# betta in 5 gallon?



## baby~doll (Jun 17, 2005)

i have a five gallon set up with a guppy and a long finned danio
and well i was throwing around the idea of attemting to put my betta in there
will they be ok together or will there be problems?
thanks


----------



## baby~doll (Jun 17, 2005)

i dont want a lecture on how a five is too small or w.e... i just wanna know if the fish will go together because ive read that guppies are too slow and the betta can get after it... but my guppy seems to be just as fast as the danio 
thanks!


----------



## Hamm35924 (Jun 13, 2005)

I think theyde be fine, bettas are usually only aggresive towards eachother, but just incase you might want to put some plants and decorations where they can hide, or the betta can claim its territory.


----------



## fishboy (Feb 26, 2005)

the betta will be aggersize towards the guppy due to its long fin. also the guppy may but not always fin-nip the betta. Both of these can happen or the fish can get along, it depends on the fish


----------



## baby~doll (Jun 17, 2005)

thank yall!!! yeah i released him and they were doing fine, then i came back to find that one of my guppies has a split tail! :| ahhh... well you live and learn... hes going back in his vase


----------



## maxpayne_lhp (Jan 19, 2005)

Well wleocme.
As other said... so you must put something else with the bettas. but in my opinion, the betta can be in a 5 gal alone... it's better


----------



## baby~doll (Jun 17, 2005)

*thanks*

 thanks everyone... yeah i think i read in another thred where someone said putting a betta in a 6 gallon with another fish was too small... but yeah
thanks!!! :-D


----------



## Lexus (Jan 19, 2005)

No the only thing is the 5 isnt big enough for the danio


----------



## fishn00b (Jun 10, 2005)

baby~doll said:


> thanks everyone... yeah i think i read in another thred where someone said putting a betta in a 6 gallon with another fish was too small... but yeah
> thanks!!! :-D


I think that 2.5 would be the absolute minimum to keep a betta by itself.

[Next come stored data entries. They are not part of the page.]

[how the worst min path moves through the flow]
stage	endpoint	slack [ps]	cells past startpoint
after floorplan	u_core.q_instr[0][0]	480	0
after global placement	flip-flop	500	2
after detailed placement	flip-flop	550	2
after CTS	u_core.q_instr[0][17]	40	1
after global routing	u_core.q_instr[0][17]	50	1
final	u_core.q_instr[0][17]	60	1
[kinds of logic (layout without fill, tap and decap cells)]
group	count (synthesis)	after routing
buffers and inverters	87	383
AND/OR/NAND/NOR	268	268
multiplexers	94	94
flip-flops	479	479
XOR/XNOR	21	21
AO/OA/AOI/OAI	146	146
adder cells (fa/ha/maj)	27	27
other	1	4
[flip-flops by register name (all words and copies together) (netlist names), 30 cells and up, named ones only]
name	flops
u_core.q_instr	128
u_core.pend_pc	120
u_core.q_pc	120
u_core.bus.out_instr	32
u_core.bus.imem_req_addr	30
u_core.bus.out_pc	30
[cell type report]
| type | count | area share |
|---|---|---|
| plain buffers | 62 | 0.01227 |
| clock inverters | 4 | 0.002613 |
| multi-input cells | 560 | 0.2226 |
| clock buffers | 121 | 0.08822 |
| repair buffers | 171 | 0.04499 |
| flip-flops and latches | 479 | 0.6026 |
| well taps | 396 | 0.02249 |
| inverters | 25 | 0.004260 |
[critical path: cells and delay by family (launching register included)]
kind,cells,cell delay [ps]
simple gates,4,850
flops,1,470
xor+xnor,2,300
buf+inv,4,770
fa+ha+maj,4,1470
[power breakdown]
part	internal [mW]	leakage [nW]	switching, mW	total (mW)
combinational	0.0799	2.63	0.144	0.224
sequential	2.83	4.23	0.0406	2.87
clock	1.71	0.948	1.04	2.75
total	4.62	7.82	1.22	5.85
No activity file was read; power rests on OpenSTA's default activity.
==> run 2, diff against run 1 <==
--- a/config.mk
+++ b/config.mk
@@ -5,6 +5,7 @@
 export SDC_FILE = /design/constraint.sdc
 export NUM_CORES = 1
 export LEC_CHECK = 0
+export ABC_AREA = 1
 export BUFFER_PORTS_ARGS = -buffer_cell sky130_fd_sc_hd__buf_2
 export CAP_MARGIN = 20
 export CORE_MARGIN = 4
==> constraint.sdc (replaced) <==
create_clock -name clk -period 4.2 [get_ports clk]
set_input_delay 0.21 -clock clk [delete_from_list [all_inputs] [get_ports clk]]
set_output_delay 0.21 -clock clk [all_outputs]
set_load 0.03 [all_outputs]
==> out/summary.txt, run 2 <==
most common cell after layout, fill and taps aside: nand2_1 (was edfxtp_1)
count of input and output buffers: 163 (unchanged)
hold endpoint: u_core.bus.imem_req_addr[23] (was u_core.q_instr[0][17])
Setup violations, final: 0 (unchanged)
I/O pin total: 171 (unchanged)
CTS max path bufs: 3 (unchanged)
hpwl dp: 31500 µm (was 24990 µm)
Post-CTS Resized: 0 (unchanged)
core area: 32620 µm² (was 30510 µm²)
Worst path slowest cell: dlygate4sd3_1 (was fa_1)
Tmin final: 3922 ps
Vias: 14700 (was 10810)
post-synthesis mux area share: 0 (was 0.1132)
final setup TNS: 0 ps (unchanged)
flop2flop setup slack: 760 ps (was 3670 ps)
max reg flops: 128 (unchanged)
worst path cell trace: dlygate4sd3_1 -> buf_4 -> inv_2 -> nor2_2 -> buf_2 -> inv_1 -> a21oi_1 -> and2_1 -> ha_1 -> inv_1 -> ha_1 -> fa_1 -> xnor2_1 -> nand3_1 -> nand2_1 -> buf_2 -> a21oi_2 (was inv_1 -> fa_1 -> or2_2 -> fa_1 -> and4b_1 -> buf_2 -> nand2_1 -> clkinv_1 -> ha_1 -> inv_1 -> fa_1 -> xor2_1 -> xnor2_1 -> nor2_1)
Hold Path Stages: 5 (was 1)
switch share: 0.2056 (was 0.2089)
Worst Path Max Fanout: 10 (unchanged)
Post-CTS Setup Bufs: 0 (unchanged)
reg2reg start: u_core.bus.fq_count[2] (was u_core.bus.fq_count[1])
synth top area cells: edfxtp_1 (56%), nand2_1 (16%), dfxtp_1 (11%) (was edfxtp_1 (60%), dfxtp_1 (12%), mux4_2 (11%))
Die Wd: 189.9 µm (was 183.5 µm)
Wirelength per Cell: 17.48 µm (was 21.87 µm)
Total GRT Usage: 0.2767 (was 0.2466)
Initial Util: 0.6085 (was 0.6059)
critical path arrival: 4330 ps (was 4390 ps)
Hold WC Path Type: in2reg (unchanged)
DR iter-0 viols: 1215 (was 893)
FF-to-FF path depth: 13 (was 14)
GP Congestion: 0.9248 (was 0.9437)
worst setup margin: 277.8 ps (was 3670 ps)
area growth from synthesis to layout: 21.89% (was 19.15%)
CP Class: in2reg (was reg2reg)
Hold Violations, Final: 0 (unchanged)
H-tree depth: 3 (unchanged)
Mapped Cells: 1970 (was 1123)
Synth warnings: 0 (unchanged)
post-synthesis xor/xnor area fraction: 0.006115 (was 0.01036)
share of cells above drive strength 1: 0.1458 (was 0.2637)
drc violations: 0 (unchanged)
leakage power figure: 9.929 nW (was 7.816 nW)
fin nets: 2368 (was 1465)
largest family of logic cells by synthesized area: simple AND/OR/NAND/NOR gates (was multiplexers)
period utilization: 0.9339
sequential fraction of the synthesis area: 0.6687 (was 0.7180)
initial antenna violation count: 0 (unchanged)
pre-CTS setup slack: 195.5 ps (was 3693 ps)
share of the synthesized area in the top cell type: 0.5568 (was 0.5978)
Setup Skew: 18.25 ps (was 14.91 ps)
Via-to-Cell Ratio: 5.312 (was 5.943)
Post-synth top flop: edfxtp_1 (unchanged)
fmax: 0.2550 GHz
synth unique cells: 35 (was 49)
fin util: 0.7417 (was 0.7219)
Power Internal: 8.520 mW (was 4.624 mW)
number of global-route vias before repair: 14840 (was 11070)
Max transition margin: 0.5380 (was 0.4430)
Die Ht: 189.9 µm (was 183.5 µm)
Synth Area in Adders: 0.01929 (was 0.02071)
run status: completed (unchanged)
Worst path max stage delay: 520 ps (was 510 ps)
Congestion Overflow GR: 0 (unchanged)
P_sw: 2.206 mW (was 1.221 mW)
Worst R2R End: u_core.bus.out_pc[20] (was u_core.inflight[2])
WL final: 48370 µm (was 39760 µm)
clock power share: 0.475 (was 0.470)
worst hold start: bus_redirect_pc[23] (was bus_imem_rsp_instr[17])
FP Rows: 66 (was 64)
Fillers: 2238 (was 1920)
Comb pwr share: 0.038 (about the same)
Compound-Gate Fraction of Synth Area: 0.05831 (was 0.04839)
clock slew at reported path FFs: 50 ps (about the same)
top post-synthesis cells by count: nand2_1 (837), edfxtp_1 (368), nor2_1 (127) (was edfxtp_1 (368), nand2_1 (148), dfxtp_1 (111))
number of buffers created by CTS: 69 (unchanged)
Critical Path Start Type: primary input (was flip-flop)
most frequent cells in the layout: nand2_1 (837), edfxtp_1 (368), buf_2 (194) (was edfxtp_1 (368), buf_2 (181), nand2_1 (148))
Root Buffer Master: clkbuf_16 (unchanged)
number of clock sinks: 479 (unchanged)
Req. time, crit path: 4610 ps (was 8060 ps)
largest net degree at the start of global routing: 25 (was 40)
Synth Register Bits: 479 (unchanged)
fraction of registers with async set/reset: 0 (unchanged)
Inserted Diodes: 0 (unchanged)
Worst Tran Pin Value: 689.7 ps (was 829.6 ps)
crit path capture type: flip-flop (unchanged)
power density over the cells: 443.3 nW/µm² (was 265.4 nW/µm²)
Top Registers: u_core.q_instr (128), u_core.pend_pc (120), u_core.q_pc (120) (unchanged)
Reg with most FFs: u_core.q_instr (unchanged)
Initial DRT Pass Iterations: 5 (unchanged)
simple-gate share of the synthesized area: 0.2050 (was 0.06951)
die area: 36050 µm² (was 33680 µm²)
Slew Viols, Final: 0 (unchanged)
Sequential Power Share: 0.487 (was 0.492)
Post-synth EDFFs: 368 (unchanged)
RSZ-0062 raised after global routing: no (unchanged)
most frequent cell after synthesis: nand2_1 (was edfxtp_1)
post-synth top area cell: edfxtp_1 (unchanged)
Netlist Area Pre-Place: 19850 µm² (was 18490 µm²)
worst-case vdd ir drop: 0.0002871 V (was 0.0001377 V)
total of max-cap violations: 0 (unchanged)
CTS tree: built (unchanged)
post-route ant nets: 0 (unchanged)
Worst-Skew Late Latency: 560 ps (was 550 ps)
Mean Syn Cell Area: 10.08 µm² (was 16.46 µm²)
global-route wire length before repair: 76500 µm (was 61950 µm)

I think if you were putting other fish in the tank as well I would go with a 10 gallon. That way they all have enough space to swim and its pretty cost effective as well. At Walmart you can get a whole 10 gallon kit for 50 dollars. Then after that you could throw in a few more danios too.


----------



## Yankee boy (Jun 5, 2005)

My sister got te 10 gallon kit for 29.95


----------



## Lexus (Jan 19, 2005)

yes thats the price without the heater


----------



## aaa (Jan 19, 2005)

i am not a big fan of betta living with other fish. because they either beat up other fish or getting pick on. i don't think 2.5 is the minimum. if you keep up with the water change, you can keep betta in a gallon jar in long term. i actually keep my juvies in 32 oz. cup. as long as clean water everyday, they can grow into beautiful fish too.


----------



## maxpayne_lhp (Jan 19, 2005)

Some simply dun put filter in, they do daily water change and a great weekly water change cause the tank is too small.


----------



## baby~doll (Jun 17, 2005)

Lexus said:


> No the only thing is the 5 isnt big enough for the danio


 good news! the danios started nipping at my guppies so i went into protective mode or something and talked my parents into takeing the two danios into there empty 55 gallon aquarium that they have set up [[its empty because their oscar jumped out of the tank  ]] but yeah so now they have an entire 55 to temselves! cant complain about that : P


----------



## fishn00b (Jun 10, 2005)

Lol well atleast that problem is solved. Sorry to hear about the oscars. I still think a 2.5 is a minimun. I understand you can keep bettas in smaller but I personally don't think they look happy or make me happy in something smaller. It's nice to see them be able to swim around.


----------



## aaa (Jan 19, 2005)

different people have different opinion, i respect that, but i just don't believe 2.5 gallon is a must for one betta. 1 gallon is good enough for them for a few years. they have plenty of space to swim in 1 gallon.


----------



## maxpayne_lhp (Jan 19, 2005)

Oh ok... aaa, that's your point!  Some will agree with you. I am inexperienced so I can't tell


----------



## aaa (Jan 19, 2005)

i just want to tell my experience. i hate to see people getting jump on when they said betta can be keep in a gallon jar and some people said the fish can't turn around in a gallon jar.


----------



## mlefev (Apr 19, 2005)

I agree. I liked keeping mine in a larger tank, but when I first got him, he was in a 40 oz vase and was fine for months. I think it's prettier to have them swimming around in a big tank, but I wouldn't say it's cruel to keep them in smaller. I advocate larger tanks (5-10 gallons) for people that haven't kept bettas because the temp and water conditions are easier to keep steady (which was part of why mine was in a big tank). They're pretty tough fish unless you buy them from a store that doesn't take care of them well.


----------



## maxpayne_lhp (Jan 19, 2005)

> They're pretty tough fish unless you buy them from a store that doesn't take care of them well.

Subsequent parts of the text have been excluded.